▶ [YOUR ASSIGNMENT]:
For the entries below, print exactly the lines between the line holding "synth_simple_gate_area_frac;0.403;" and the line holding "detail-route-antenna-nets;0;", inclusive, and nothing else.

▶ [MATERIAL TO PROCESS]:
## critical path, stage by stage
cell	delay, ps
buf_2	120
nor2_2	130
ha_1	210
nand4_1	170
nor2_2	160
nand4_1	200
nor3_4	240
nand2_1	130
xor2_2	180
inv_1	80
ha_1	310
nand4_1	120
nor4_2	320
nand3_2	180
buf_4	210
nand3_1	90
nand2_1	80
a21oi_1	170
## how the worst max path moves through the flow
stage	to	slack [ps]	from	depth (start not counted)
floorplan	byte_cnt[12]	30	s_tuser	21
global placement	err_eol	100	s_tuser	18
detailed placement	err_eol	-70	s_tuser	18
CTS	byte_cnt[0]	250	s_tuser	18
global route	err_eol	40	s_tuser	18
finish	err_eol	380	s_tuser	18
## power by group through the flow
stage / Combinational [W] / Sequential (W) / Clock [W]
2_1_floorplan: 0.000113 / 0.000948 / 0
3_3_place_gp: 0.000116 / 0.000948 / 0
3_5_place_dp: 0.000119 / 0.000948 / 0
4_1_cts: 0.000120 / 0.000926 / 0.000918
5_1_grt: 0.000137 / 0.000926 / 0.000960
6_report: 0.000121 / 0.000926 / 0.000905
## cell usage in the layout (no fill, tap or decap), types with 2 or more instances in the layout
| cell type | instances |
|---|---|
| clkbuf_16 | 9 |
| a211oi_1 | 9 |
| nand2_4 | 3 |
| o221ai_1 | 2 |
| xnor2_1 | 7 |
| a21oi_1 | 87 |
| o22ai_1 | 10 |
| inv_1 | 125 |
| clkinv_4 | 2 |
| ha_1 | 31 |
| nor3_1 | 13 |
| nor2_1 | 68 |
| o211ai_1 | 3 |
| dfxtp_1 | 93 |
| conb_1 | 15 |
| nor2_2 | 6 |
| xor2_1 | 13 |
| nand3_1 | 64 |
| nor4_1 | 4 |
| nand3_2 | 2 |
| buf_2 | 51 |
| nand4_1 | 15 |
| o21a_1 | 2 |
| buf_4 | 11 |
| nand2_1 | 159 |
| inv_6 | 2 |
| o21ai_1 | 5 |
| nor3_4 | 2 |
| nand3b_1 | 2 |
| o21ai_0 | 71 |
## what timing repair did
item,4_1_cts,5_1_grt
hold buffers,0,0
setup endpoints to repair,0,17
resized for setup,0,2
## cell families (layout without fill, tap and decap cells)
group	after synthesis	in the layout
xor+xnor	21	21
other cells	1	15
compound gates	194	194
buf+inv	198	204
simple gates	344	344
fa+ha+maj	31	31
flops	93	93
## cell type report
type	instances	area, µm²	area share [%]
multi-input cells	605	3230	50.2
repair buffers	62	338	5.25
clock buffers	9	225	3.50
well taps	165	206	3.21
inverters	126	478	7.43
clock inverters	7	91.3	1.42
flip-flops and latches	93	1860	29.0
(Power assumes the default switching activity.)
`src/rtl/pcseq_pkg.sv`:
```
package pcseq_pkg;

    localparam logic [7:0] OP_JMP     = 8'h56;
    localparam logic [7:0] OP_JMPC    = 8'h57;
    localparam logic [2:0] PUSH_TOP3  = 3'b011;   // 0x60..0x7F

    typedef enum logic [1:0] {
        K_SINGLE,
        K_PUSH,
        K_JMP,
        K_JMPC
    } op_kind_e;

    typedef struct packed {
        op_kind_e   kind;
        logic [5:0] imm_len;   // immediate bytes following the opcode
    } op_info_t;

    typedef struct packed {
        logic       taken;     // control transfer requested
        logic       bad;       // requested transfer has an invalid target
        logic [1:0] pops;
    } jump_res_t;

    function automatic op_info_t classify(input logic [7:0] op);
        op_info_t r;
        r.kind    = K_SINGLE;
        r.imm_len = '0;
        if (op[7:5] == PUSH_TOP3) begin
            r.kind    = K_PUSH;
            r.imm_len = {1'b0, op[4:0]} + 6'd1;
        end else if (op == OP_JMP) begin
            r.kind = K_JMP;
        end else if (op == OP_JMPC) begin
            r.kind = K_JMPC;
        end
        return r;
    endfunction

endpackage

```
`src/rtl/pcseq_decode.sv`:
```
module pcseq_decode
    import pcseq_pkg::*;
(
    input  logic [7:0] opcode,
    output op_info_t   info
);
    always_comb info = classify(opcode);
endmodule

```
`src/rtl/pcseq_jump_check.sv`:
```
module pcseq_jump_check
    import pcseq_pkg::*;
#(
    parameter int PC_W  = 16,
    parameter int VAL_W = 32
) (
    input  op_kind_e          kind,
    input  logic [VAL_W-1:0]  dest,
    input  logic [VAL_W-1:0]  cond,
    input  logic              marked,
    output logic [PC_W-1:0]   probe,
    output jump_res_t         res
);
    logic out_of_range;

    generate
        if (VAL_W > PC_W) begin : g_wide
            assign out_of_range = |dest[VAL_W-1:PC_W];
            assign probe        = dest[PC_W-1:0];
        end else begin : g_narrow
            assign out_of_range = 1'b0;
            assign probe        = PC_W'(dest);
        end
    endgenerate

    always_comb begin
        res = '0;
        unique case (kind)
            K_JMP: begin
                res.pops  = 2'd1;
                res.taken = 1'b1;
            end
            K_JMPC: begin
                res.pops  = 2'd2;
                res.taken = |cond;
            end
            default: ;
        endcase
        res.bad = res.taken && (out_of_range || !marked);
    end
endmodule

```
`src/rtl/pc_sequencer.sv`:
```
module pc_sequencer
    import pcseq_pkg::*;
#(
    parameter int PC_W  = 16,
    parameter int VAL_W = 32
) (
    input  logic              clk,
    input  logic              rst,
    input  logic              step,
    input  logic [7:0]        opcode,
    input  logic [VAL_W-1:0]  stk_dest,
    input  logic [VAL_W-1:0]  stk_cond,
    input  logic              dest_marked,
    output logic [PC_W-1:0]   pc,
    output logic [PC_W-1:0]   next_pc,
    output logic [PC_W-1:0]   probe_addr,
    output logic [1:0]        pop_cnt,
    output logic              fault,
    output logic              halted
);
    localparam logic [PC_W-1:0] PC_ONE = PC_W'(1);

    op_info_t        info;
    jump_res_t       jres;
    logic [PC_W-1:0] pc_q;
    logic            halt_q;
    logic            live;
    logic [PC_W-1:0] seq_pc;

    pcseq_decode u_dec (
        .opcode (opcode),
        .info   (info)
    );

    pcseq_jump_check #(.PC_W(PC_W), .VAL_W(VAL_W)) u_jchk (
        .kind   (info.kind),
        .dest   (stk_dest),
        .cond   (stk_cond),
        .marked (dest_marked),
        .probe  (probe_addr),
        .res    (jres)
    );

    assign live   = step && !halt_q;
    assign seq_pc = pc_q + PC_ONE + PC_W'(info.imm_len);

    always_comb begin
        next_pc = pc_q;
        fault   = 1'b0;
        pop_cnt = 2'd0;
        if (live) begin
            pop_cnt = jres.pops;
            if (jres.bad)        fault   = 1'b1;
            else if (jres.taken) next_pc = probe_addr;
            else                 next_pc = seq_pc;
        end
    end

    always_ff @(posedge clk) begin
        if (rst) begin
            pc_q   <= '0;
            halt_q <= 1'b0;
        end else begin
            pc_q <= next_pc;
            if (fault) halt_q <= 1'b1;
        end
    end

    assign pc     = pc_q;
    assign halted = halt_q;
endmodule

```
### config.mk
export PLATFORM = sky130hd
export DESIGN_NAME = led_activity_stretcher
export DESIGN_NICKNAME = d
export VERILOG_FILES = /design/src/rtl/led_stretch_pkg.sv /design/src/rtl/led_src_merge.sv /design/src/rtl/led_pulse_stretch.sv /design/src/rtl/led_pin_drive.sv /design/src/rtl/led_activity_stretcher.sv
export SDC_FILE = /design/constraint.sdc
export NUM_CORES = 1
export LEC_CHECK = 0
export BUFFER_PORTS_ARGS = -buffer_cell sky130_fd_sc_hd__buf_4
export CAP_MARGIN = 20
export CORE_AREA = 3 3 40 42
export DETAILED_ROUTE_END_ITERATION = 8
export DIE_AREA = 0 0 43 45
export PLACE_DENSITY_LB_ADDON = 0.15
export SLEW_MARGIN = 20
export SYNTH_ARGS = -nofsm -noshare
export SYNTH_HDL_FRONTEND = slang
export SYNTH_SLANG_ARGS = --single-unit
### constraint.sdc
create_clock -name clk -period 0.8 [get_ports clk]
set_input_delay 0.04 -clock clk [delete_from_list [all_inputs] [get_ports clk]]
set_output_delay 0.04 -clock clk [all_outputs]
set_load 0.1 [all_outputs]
==
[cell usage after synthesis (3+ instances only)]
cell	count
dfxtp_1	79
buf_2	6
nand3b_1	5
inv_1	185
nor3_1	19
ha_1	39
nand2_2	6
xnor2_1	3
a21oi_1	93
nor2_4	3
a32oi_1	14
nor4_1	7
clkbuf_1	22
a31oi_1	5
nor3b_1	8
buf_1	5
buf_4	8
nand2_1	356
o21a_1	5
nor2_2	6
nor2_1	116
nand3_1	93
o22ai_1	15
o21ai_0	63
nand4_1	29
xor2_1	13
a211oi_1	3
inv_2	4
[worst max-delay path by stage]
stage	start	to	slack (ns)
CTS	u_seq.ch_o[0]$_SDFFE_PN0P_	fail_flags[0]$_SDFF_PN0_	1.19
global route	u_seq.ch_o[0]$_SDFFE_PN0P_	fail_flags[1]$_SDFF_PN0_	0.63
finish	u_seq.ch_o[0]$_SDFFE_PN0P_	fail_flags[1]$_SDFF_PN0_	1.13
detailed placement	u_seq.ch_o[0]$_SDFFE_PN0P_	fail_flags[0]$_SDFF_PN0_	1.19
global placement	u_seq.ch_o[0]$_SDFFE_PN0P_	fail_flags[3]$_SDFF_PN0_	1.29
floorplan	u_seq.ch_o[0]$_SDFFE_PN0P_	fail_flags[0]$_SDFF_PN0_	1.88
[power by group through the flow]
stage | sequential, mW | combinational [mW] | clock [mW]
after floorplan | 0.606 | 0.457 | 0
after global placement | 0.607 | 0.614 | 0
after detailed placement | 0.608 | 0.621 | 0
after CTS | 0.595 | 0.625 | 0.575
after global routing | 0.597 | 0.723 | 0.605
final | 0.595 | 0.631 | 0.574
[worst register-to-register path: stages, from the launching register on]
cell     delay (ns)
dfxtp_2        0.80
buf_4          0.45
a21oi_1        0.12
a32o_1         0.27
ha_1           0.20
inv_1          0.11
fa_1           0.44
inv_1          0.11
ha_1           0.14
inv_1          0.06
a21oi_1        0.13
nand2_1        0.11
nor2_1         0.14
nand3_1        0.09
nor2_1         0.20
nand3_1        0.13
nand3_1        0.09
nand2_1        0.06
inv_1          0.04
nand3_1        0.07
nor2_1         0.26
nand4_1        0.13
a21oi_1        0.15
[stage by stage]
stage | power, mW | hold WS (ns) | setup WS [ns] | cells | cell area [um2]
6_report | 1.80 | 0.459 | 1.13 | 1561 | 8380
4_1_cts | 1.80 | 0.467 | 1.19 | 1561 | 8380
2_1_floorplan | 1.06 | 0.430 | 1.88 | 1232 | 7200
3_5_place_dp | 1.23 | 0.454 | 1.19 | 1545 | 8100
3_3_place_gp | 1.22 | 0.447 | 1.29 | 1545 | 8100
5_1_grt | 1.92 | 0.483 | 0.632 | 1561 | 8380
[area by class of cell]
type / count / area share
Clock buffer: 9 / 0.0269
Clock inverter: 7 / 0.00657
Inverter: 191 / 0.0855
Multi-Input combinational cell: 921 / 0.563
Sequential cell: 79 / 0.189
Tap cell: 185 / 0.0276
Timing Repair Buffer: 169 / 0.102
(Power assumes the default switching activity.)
==
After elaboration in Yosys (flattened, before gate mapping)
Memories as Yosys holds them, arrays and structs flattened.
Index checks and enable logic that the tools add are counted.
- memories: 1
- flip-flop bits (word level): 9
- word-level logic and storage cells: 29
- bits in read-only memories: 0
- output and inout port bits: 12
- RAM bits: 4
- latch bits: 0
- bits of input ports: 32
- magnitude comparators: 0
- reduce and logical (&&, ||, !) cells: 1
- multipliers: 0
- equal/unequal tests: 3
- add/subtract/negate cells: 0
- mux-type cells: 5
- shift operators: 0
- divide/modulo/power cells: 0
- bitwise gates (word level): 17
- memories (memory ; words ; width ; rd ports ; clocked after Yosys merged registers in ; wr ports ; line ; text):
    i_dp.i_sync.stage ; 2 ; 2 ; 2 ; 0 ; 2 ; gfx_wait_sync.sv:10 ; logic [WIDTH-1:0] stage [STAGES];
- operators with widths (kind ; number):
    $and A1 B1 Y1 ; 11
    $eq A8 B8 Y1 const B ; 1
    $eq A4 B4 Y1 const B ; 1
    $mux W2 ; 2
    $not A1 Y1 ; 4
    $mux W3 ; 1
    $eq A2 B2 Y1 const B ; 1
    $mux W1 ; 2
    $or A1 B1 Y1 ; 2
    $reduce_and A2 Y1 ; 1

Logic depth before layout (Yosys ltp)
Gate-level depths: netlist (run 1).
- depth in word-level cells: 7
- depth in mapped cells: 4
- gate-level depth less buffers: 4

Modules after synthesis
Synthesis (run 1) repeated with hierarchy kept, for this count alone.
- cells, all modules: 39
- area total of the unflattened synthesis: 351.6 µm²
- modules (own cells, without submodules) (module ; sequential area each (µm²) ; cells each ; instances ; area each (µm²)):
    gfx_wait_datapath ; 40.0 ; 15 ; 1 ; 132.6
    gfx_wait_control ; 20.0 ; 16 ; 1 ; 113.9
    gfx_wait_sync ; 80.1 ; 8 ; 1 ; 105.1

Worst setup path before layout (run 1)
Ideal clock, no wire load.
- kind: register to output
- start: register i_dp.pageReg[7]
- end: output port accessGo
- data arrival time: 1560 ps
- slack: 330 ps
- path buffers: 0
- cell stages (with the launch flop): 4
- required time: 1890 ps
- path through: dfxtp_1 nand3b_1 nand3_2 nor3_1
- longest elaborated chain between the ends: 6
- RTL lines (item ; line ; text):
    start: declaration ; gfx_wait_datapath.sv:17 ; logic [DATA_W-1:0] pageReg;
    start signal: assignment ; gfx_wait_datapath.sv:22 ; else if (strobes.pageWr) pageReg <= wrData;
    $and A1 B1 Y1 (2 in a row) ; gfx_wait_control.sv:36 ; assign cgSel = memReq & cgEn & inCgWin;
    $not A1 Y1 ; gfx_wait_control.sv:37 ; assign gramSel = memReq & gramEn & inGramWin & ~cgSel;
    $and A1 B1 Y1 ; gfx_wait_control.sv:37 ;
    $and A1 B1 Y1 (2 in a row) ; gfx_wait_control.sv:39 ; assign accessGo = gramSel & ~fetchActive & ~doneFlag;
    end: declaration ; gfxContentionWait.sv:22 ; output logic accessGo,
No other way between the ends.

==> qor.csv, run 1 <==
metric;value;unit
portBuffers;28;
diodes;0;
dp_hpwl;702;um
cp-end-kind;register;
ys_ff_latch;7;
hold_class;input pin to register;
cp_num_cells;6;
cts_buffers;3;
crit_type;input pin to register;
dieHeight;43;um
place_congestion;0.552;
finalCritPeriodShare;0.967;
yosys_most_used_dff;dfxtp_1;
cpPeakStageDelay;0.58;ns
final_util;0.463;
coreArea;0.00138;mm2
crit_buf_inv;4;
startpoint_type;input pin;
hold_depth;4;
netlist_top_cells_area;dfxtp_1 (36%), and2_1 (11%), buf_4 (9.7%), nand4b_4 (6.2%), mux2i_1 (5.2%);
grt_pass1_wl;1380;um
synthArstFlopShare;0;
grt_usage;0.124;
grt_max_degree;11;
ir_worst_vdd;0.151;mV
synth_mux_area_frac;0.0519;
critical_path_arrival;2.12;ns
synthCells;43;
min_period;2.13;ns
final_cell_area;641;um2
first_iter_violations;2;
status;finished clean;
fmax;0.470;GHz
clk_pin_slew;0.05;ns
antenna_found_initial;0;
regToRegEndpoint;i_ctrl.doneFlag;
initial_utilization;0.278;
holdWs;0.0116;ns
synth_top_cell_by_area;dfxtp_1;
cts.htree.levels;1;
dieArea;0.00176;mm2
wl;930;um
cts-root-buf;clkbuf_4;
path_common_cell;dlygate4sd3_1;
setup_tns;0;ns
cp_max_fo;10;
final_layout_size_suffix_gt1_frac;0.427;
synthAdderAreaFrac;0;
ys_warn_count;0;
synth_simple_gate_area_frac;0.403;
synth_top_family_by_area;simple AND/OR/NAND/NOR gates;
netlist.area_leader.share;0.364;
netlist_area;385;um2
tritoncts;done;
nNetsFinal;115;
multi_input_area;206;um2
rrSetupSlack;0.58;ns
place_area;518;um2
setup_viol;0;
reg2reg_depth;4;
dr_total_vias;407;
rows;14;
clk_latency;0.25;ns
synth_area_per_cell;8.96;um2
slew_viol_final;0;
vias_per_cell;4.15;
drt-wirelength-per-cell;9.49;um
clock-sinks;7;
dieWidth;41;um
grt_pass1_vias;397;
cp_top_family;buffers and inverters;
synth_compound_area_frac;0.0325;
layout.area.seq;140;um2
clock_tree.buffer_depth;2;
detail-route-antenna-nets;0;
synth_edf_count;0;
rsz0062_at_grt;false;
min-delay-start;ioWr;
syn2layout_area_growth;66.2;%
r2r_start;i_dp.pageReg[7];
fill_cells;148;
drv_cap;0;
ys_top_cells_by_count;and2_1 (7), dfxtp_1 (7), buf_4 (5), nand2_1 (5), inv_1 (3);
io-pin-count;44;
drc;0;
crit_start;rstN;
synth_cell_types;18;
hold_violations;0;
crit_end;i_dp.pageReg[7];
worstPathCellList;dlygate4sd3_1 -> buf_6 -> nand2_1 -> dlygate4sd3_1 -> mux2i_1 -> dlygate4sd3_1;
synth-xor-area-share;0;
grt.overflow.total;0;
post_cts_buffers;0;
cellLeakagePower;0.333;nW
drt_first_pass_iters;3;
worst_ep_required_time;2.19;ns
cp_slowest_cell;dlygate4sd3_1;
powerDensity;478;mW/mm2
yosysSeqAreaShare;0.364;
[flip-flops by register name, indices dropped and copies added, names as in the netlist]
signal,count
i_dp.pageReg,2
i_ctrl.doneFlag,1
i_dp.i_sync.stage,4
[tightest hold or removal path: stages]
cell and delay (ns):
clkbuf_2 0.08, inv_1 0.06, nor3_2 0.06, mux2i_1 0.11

▶ [ANSWER BOX]:
synth_simple_gate_area_frac;0.403;
synth_top_family_by_area;simple AND/OR/NAND/NOR gates;
netlist.area_leader.share;0.364;
netlist_area;385;um2
tritoncts;done;
nNetsFinal;115;
multi_input_area;206;um2
rrSetupSlack;0.58;ns
place_area;518;um2
setup_viol;0;
reg2reg_depth;4;
dr_total_vias;407;
rows;14;
clk_latency;0.25;ns
synth_area_per_cell;8.96;um2
slew_viol_final;0;
vias_per_cell;4.15;
drt-wirelength-per-cell;9.49;um
clock-sinks;7;
dieWidth;41;um
grt_pass1_vias;397;
cp_top_family;buffers and inverters;
synth_compound_area_frac;0.0325;
layout.area.seq;140;um2
clock_tree.buffer_depth;2;
detail-route-antenna-nets;0;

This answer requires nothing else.